[[ Material shown open ]]
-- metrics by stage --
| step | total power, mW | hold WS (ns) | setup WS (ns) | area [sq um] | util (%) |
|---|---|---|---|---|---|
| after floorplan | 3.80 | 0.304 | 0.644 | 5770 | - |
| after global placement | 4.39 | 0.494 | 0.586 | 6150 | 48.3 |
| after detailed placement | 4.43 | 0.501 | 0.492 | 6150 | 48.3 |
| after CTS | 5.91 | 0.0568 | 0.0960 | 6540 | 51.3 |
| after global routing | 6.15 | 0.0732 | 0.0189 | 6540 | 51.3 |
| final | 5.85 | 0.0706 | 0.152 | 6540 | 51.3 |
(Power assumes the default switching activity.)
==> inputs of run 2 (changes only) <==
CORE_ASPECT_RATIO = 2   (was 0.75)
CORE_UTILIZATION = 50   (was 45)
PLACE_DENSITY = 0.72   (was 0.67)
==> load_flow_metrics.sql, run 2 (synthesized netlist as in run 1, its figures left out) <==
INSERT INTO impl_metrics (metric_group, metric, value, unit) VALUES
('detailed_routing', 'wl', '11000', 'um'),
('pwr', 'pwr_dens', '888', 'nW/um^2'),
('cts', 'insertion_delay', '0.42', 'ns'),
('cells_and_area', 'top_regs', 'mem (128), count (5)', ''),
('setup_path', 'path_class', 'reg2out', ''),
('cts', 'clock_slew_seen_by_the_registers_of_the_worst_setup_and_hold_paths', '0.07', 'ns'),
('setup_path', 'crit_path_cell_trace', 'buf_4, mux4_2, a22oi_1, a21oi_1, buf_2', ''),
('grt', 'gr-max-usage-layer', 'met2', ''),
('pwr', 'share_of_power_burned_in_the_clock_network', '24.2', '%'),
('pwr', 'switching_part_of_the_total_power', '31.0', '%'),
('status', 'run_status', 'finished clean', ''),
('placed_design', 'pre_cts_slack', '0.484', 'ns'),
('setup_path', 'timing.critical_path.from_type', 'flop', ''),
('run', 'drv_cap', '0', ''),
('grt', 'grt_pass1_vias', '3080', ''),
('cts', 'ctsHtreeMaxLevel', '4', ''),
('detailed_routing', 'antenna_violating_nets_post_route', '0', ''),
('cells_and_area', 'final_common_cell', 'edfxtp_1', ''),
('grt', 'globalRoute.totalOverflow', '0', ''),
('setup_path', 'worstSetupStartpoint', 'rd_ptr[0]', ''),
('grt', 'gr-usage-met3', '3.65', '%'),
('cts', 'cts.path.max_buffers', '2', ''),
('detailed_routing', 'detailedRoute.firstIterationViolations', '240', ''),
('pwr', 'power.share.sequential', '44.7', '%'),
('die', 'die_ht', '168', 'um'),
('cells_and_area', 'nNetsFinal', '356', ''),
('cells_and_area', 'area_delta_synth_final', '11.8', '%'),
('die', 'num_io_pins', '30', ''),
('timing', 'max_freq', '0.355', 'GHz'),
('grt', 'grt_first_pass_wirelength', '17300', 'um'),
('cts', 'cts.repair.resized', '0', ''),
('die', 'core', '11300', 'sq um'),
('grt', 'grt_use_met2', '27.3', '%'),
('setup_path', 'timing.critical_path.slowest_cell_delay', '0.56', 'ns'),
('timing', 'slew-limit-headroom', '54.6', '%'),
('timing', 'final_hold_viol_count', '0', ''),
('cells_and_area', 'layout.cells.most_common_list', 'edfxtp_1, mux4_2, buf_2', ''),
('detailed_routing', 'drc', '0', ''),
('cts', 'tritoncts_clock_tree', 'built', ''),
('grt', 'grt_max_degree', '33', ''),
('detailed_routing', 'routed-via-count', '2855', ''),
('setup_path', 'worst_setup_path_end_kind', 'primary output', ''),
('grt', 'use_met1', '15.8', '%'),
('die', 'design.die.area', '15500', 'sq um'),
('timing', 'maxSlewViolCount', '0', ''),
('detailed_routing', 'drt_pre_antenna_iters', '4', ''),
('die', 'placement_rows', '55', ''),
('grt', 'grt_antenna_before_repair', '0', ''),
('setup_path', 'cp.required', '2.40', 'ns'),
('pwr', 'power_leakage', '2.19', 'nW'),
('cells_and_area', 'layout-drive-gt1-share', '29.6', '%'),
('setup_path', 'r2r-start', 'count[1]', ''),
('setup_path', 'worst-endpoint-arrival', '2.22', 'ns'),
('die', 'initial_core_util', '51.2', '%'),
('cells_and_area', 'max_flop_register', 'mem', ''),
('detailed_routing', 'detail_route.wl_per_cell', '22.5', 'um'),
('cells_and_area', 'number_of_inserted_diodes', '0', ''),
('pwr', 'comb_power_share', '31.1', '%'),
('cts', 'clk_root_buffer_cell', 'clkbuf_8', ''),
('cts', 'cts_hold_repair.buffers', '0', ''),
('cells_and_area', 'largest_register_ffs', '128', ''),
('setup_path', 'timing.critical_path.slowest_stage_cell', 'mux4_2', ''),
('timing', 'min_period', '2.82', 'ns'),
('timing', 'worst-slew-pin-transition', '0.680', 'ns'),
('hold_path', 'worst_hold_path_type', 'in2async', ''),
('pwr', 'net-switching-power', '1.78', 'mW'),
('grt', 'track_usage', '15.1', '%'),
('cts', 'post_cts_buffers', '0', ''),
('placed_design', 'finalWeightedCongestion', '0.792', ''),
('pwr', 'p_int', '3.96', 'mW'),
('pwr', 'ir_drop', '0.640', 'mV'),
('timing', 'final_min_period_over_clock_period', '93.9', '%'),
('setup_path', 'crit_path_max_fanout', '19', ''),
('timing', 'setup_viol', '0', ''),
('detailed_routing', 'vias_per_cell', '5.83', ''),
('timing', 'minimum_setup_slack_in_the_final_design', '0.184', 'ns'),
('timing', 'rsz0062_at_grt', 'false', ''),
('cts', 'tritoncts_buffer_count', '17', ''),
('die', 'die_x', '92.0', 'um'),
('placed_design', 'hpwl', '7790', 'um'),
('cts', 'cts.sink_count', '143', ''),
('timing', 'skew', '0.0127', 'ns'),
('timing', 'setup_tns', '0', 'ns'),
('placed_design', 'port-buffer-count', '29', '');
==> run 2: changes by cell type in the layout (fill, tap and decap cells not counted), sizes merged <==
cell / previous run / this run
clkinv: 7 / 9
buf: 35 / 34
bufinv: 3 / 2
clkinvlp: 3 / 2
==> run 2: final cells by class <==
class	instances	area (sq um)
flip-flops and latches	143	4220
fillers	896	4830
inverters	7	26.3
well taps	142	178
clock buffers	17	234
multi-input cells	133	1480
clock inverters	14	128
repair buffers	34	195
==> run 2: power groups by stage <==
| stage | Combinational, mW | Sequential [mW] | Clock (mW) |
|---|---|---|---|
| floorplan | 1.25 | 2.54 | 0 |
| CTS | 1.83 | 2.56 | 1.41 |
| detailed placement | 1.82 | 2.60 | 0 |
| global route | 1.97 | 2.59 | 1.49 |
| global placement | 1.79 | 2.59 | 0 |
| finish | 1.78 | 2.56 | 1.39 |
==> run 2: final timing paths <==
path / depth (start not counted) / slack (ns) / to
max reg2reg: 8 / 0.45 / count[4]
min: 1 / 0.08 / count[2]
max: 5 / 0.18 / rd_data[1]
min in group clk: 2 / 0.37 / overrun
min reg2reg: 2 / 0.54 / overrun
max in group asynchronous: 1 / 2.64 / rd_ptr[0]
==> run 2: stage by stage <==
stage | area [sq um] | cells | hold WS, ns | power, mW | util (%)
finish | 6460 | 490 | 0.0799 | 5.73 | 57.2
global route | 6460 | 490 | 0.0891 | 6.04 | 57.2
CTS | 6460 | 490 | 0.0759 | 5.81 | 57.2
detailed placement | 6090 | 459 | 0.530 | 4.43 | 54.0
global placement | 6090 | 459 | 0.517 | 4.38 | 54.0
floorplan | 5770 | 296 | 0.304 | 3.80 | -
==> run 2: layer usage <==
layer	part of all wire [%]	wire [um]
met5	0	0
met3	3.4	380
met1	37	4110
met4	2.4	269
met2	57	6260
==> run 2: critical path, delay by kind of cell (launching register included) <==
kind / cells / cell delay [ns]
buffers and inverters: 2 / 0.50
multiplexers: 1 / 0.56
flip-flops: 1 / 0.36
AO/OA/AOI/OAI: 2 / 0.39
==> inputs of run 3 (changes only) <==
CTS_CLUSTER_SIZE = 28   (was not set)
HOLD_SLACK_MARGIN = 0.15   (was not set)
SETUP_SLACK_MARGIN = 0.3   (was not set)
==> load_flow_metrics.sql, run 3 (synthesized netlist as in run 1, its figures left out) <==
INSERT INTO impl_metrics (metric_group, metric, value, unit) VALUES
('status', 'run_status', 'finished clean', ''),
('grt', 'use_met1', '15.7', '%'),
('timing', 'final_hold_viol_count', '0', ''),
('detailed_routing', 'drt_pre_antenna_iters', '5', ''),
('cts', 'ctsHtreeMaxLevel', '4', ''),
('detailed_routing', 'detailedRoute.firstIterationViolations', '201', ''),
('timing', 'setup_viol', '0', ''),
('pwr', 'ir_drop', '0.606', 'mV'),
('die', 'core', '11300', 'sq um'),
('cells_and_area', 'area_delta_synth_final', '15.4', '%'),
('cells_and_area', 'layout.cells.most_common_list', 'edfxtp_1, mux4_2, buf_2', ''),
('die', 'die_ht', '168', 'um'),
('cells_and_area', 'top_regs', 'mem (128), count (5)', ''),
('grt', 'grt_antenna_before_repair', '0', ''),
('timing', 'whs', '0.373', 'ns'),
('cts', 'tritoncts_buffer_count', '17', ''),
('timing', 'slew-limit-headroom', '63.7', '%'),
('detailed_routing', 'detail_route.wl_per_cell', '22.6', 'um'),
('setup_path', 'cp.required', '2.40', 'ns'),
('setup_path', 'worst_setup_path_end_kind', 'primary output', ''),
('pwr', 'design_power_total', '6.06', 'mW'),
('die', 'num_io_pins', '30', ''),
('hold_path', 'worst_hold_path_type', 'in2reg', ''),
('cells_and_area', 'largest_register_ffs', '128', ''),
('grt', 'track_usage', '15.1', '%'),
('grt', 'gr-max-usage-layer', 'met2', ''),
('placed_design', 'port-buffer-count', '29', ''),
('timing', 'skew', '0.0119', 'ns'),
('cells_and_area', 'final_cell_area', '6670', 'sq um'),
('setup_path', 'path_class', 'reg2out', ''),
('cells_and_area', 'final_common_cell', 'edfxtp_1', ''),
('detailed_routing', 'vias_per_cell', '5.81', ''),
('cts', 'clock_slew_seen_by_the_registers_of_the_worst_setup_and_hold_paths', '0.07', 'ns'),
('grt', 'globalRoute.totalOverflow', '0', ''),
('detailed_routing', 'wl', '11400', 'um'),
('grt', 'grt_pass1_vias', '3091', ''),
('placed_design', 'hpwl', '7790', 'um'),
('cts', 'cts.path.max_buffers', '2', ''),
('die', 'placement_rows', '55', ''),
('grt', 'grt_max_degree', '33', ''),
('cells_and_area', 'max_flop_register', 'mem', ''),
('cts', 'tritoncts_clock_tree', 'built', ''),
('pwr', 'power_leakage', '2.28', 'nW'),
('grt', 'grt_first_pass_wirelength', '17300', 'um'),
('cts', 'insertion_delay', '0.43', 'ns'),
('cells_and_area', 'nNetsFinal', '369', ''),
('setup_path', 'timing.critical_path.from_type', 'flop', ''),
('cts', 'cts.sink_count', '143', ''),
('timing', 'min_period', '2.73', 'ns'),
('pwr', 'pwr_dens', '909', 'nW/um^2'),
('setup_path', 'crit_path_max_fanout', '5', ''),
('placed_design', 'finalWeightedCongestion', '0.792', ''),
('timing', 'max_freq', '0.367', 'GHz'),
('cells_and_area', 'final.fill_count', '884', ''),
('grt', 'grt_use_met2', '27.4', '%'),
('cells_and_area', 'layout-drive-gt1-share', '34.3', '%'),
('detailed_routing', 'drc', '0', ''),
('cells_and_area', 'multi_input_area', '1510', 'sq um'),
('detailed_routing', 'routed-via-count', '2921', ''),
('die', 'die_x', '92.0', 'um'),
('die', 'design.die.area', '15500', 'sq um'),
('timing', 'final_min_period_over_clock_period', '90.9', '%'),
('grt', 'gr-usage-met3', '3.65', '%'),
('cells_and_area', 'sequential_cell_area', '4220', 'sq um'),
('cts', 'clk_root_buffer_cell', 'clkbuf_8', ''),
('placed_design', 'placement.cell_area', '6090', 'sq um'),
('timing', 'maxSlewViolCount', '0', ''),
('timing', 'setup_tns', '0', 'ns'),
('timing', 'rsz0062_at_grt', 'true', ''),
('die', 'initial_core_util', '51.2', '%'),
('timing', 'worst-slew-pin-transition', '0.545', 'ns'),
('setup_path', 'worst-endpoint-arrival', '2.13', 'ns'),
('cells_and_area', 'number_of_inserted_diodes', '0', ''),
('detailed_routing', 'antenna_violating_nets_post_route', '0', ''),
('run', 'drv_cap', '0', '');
[[ Material shown closed ]]
* _Problem description_
Within the data above, how many lines contain "detailedRoute"? Respond with the tally alone.

* _Answer box_
2